The various times keep track of when the file was created, most recently accessed and most recently modified. These are useful for a variety of purposes. For example, a source file that has been modified after the creation of the corresponding object file needs to be recompiled. These fields provide the necessary information.

The current size tells how big the file is at present. Some old mainframe operating systems require the maximum size to be specified when the file is created, in order to let the operating system reserve the maximum amount of storage in advance. Modern operating systems are clever enough to do without this feature.

[Page 490]

5.1.6. File Operations

Files exist to store information and allow it to be retrieved later. Different systems provide different operations to allow storage and retrieval. Below is a discussion of the most common system calls relating to files.

Create. The file is created with no data. The purpose of the call is to announce that the file is coming and to set some of the attributes.
Delete. When the file is no longer needed, it has to be deleted to free up disk space. A system call for this purpose is always provided.
Open. Before using a file, a process must open it. The purpose of the open call is to allow the system to fetch the attributes and list of disk addresses into main memory for rapid access on later calls.
Close. When all the accesses are finished, the attributes and disk addresses are no longer needed, so the file should be closed to free up some internal table space. Many systems encourage this by imposing a maximum number of open files on processes. A disk is written in blocks, and closing a file forces writing of the file's last block, even though that block may not be entirely full yet.
Read. Data are read from file. Usually, the bytes come from the current position. The caller must specify how much data are needed and must also provide a buffer to put them in.
Write. Data are written to the file, again, usually at the current position. If the current position is the end of the file, the file's size increases. If the current position is in the middle of the file, existing data are overwritten and lost forever.
Append. This call is a restricted form of write. It can only add data to the end of the file. Systems that provide a minimal set of system calls do not generally have append, but many systems provide multiple ways of doing the same thing, and these systems sometimes have append.
Seek. For random access files, a method is needed to specify from where to take the data. One common approach is a system call, seek, that repositions the file pointer to a specific place in the file. After this call has completed, data can be read from, or written to, that position.
Get attributes. Processes often need to read file attributes to do their work. For example, the UNIX make program is commonly used to manage software development projects consisting of many source files. When make is called, it examines the modification times of all the source and object files and arranges for the minimum number of compilations required to bring everything up to date. To do its job, it must look at the attributes, namely, the modification times.
[Page 491]
Set attributes.

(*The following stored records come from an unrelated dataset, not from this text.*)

--- src/pqu_pkg.sv ---
// Shared types, constants and arithmetic helpers of the product/quotient unit.
// Assumes a single pipeline clock; no software-visible registers exist.
package pqu_pkg;

  localparam int          PQU_DATA_W     = 32;
  localparam int          PQU_PASS_W     = 16;
  localparam logic [63:0] PQU_HILO_RST   = 64'h0;
  localparam logic [31:0] PQU_WORD_RST   = 32'h0;
  // Divide latency in pipeline clocks per dividend class (12, 19, 26, 33)
  localparam logic [5:0]  PQU_DIV_LAT_8  = 6'h0c;
  localparam logic [5:0]  PQU_DIV_LAT_16 = 6'h13;
  localparam logic [5:0]  PQU_DIV_LAT_24 = 6'h1a;
  localparam logic [5:0]  PQU_DIV_LAT_32 = 6'h21;
  // Count left at which a multiply may issue behind a divide (repeat = latency - 1)
  localparam logic [5:0]  PQU_DIV_OVERLAP = 6'h02;

  typedef enum logic [4:0]
  {
    PQU_WIDE_PRODUCT_OP       = 5'h01,
    PQU_PRODUCT_ACCUMULATE_OP = 5'h02,
    PQU_PRODUCT_DEDUCT_OP     = 5'h04,
    PQU_GPR_PRODUCT_OP        = 5'h08,
    PQU_QUOTIENT_OP           = 5'h10
  } pqu_op_t;

  typedef enum logic [2:0]
  {
    PQU_MS_EMPTY  = 3'h1,
    PQU_MS_FIRST  = 3'h2,
    PQU_MS_SECOND = 3'h4
  } pqu_mstate_t;

  // Radix-4 recoded 33x17 signed multiply, one pass of the array
  function automatic logic signed [49:0] pqu_booth(input logic [32:0] a, input logic [16:0] b);
    logic [49:0] acc;
    logic [49:0] ae;
    logic [49:0] pp;
    logic [18:0] bx;
    acc = '0;
    ae  = {{17{a[32]}}, a};
    bx  = {b[16], b, 1'b0};
    for (int i = 0; i < 9; i++)
    begin
      case (bx[2*i +: 3])
        3'h1, 3'h2: pp = ae;
        3'h3:       pp = ae << 1;
        3'h4:       pp = 50'(-(ae << 1));
        3'h5, 3'h6: pp = 50'(-ae);
        default:    pp = '0;
      endcase
      acc = 50'(acc + (pp << (2 * i)));
    end
    return acc;
  endfunction

  // Dividend class: 0..3 for 8, 16, 24, 32 significant bits
  function automatic logic [1:0] pqu_div_class(input logic [31:0] d, input logic sgn);
    logic s;
    s = sgn & d[31];
    // Unsigned dividends only need the upper bits clear, not a spare sign bit
    if (sgn ? (d[31:7] == {25{s}}) : (d[31:8] == 24'h0))
      return 2'h0;
    else if (sgn ? (d[31:15] == {17{s}}) : (d[31:16] == 16'h0))
      return 2'h1;
    else if (sgn ? (d[31:23] == {9{s}}) : (d[31:24] == 8'h0))
      return 2'h2;
    else
      return 2'h3;
  endfunction

endpackage

--- src/pqu_div_if.sv ---
// Connection between the issue/result logic and the divide engine.
// Both ends run on the one pipeline clock.
`timescale 1ns/10ps
interface pqu_div_if;
  logic        start;
  logic        is_signed;
  logic [31:0] dividend;
  logic [31:0] divisor;
  logic        active;
  logic        mul_ok;
  logic        done;
  logic [31:0] quotient;
  logic [31:0] remainder;

  modport core   (output start, is_signed, dividend, divisor,
                  input  active, mul_ok, done, quotient, remainder);
  modport engine (input  start, is_signed, dividend, divisor,
                  output active, mul_ok, done, quotient, remainder);
endinterface

--- src/pqu_divider.sv ---
// One-bit-per-clock restoring divider with early-in on narrow dividends.
// Assumes start is raised only while active is low.
`timescale 1ns/10ps
module pqu_divider
  import pqu_pkg::*;
(
  input  logic      ref_clk_in,
  input  logic      reset_in,
  pqu_div_if.engine div_io
);

  logic        active_reg, active_next;
  logic [5:0]  cnt_reg, cnt_next;
  logic [5:0]  iter_reg, iter_next;
  logic [32:0] rem_reg, rem_next;
  logic [31:0] quo_reg, quo_next;
  logic [31:0] dvs_reg, dvs_next;
  logic        neg_q_reg, neg_q_next;
  logic        neg_r_reg, neg_r_next;

  always_comb
  begin
    logic [31:0] mag_a;
    logic [31:0] mag_b;
    logic [1:0]  cls;
    logic [32:0] shifted;
    mag_a = (div_io.is_signed && div_io.dividend[31]) ? 32'(-div_io.dividend) : div_io.dividend;
    mag_b = (div_io.is_signed && div_io.divisor[31]) ? 32'(-div_io.divisor) : div_io.divisor;
    cls   = pqu_div_class(div_io.dividend, div_io.is_signed);
    shifted     = {rem_reg[31:0], quo_reg[31]};
    active_next = active_reg;
    cnt_next    = cnt_reg;
    iter_next   = iter_reg;
    rem_next    = rem_reg;
    quo_next    = quo_reg;
    dvs_next    = dvs_reg;
    neg_q_next  = neg_q_reg;
    neg_r_next  = neg_r_reg;
    if (div_io.start)
    begin
      active_next = 1'b1;
      rem_next    = '0;
      dvs_next    = mag_b;
      neg_q_next  = div_io.is_signed & (div_io.dividend[31] ^ div_io.divisor[31]);
      neg_r_next  = div_io.is_signed & div_io.dividend[31];
      // Skip 24, 16 or 8 leading iterations by pre-aligning the dividend
      case (cls)
        2'h0:    begin iter_next = 6'h08; quo_next = mag_a << 24; cnt_next = PQU_DIV_LAT_8;  end
        2'h1:    begin iter_next = 6'h10; quo_next = mag_a << 16; cnt_next = PQU_DIV_LAT_16; end
        2'h2:    begin iter_next = 6'h18; quo_next = mag_a << 8;  cnt_next = PQU_DIV_LAT_24; end
        default: begin iter_next = 6'h20; quo_next = mag_a;       cnt_next = PQU_DIV_LAT_32; end
      endcase
    end
    else if (active_reg)
    begin
      cnt_next = cnt_reg - 6'h01;
      if (cnt_reg == 6'h01)
        active_next = 1'b0;
      if (iter_reg != 6'h00)
      begin
        // One quotient bit per clock
        iter_next = iter_reg - 6'h01;
        if (shifted >= {1'b0, dvs_reg})
        begin
          rem_next = 33'(shifted - {1'b0, dvs_reg});
          quo_next = {quo_reg[30:0], 1'b1};
        end
        else
        begin
          rem_next = shifted;
          quo_next = {quo_reg[30:0], 1'b0};
        end
      end
    end
  end

  always_ff @(posedge ref_clk_in or posedge reset_in)
  begin
    if (reset_in)
    begin
      active_reg <= 1'b0;
      cnt_reg    <= 6'h00;
      iter_reg   <= 6'h00;
      rem_reg    <= 33'h0;
      quo_reg    <= 32'h0;
      dvs_reg    <= 32'h0;
      neg_q_reg  <= 1'b0;
      neg_r_reg  <= 1'b0;
    end
    else
    begin
      active_reg <= active_next;
      cnt_reg    <= cnt_next;
      iter_reg   <= iter_next;
      rem_reg    <= rem_next;
      quo_reg    <= quo_next;
      dvs_reg    <= dvs_next;
      neg_q_reg  <= neg_q_next;
      neg_r_reg  <= neg_r_next;
    end
  end

  assign div_io.active    = active_reg;
  assign div_io.done      = active_reg && (cnt_reg == 6'h01);
  assign div_io.mul_ok    = !active_reg || (cnt_reg <= PQU_DIV_OVERLAP);
  assign div_io.quotient  = neg_q_reg ? 32'(-quo_reg) : quo_reg;
  assign div_io.remainder = neg_r_reg ? 32'(-rem_reg[31:0]) : rem_reg[31:0];

endmodule // pqu_divider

Some of the attributes are user settable and can be changed after the file has been created. This system call makes that possible. The protection mode information is an obvious example. Most of the flags also fall in this category.
Rename. It frequently happens that a user needs to change the name of an existing file. This system call makes that possible. It is not always strictly necessary, because the file can usually be copied to a new file with the new name, and the old file then deleted.
Lock. Locking a file or a part of a file prevents multiple simultaneous access by different process. For an airline reservation system, for instance, locking the database while making a reservation prevents reservation of a seat for two different travelers.